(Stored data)
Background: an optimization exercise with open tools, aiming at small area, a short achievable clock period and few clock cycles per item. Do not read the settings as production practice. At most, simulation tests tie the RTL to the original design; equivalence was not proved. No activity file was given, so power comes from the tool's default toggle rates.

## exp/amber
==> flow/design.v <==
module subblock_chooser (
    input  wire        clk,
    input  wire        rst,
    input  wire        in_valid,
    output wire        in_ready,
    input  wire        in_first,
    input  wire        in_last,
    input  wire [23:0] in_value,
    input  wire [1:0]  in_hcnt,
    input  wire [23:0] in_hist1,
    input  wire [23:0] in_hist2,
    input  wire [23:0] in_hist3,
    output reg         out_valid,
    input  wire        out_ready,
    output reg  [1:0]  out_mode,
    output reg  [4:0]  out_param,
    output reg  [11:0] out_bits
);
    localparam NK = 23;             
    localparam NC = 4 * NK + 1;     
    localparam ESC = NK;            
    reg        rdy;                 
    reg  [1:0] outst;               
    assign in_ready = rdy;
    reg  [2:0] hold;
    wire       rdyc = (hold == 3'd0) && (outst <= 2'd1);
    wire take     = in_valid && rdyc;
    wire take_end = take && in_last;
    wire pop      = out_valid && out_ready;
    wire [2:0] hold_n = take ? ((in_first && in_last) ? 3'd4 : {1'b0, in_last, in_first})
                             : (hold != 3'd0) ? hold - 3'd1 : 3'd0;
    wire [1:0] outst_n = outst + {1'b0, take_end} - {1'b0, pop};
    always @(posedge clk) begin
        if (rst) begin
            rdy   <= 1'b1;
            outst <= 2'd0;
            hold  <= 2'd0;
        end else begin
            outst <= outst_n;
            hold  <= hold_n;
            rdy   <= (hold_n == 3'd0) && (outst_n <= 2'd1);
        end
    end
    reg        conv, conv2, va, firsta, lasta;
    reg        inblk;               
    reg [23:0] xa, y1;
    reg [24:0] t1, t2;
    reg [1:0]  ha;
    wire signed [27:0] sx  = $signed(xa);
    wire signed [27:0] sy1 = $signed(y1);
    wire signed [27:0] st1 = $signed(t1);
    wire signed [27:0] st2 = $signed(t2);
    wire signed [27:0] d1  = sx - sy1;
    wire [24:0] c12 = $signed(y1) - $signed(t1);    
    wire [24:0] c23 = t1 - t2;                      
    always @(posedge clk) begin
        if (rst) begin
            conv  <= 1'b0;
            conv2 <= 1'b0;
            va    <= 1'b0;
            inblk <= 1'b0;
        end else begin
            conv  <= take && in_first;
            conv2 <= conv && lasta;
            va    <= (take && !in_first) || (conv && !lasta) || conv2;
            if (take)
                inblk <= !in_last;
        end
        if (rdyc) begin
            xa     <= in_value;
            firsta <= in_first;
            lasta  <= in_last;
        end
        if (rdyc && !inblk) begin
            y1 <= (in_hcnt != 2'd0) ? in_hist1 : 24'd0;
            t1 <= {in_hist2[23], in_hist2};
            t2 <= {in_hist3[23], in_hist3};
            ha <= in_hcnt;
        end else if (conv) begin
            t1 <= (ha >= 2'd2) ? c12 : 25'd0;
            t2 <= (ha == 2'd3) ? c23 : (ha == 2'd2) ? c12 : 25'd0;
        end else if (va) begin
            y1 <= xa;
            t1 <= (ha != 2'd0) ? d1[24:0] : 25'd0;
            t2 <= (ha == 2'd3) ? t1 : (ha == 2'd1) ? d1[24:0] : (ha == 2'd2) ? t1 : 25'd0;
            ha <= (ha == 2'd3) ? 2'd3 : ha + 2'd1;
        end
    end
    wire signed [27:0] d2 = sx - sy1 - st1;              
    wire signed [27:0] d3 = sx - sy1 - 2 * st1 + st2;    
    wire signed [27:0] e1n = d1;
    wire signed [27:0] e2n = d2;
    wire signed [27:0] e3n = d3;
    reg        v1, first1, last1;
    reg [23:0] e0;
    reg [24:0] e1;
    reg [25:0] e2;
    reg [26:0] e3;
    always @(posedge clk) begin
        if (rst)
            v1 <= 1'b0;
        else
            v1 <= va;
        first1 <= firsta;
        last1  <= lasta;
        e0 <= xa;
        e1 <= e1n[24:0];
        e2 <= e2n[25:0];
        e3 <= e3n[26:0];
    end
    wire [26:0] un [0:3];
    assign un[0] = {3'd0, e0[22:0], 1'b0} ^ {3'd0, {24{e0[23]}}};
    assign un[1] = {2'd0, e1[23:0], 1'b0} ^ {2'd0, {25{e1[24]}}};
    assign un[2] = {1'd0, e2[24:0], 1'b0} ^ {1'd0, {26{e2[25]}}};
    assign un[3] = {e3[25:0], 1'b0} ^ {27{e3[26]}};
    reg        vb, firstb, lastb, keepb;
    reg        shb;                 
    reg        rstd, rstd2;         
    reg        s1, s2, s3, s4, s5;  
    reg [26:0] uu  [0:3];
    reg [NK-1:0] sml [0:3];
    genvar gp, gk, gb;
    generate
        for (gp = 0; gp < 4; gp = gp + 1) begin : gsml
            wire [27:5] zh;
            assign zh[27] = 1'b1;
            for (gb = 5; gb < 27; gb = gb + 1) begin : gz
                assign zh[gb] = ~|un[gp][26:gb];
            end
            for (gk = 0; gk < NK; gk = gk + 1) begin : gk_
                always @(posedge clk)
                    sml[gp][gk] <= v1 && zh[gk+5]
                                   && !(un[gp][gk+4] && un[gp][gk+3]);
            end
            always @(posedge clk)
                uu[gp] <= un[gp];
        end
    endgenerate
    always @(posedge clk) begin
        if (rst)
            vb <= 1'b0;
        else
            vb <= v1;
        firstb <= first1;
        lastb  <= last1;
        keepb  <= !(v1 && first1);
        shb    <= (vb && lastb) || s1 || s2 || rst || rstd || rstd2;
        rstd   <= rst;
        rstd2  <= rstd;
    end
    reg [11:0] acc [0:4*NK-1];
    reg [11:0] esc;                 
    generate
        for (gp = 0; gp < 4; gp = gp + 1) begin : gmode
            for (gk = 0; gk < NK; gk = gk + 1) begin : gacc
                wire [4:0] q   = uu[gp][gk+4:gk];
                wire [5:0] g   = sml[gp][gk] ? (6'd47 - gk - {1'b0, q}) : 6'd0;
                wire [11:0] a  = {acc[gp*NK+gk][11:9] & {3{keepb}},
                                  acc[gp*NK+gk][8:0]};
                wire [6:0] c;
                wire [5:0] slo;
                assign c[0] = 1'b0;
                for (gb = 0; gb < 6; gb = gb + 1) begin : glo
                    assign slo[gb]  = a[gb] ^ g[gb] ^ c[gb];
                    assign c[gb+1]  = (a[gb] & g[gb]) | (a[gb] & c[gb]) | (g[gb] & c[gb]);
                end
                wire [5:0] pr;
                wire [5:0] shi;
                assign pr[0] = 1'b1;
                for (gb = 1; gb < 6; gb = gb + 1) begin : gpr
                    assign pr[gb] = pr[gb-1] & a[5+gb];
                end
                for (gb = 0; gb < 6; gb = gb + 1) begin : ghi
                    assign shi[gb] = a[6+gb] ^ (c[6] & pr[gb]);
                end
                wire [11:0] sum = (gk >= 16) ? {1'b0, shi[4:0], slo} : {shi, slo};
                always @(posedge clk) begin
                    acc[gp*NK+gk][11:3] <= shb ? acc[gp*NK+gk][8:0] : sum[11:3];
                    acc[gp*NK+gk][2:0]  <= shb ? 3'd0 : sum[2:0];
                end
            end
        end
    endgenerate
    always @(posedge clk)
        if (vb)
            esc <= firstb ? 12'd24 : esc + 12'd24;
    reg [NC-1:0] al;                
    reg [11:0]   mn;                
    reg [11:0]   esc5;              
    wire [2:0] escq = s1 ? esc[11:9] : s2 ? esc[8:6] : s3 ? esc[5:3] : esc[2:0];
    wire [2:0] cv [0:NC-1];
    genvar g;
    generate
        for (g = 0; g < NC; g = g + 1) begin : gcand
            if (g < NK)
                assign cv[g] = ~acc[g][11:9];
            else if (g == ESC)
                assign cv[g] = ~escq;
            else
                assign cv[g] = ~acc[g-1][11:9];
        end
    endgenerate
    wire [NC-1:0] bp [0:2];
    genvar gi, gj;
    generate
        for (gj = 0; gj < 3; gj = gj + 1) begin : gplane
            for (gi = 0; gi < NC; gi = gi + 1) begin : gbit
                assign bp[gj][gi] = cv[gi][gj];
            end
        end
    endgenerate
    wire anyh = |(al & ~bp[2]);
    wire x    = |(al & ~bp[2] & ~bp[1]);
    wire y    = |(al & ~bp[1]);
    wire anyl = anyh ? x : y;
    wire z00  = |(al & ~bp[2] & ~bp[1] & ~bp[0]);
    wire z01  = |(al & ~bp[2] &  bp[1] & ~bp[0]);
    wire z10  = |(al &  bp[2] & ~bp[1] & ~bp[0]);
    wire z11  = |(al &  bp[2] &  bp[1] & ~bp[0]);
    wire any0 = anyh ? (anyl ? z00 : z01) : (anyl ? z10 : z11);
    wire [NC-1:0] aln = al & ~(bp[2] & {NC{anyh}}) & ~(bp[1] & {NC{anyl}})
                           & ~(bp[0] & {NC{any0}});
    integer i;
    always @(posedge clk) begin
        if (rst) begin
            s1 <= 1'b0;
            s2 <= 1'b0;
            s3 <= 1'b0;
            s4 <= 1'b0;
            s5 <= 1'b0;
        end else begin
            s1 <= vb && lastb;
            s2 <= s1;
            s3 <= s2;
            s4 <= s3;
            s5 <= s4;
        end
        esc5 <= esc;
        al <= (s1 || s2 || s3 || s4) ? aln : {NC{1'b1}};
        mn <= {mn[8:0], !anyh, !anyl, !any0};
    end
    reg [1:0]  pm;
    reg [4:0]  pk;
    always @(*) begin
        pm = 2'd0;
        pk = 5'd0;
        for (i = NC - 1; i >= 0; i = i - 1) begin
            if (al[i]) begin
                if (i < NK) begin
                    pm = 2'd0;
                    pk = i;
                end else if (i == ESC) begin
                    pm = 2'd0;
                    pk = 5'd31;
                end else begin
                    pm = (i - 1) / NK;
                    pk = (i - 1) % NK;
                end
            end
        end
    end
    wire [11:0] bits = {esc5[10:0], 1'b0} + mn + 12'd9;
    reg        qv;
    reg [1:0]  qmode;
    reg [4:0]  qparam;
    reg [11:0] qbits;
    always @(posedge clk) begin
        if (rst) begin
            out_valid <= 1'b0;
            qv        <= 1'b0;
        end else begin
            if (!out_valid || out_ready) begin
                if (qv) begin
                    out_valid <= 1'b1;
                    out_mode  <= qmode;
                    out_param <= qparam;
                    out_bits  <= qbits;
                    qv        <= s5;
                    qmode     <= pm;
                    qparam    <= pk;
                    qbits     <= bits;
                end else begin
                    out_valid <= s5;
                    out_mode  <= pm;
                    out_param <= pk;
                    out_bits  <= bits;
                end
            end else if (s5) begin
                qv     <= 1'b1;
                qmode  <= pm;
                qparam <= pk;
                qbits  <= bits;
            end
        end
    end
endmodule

__Exercise prompt__. Which lines above include "rstd"? Show each of them by copying it.

__Written answer__.
    reg        rstd, rstd2;         
        shb    <= (vb && lastb) || s1 || s2 || rst || rstd || rstd2;
        rstd   <= rst;
        rstd2  <= rstd;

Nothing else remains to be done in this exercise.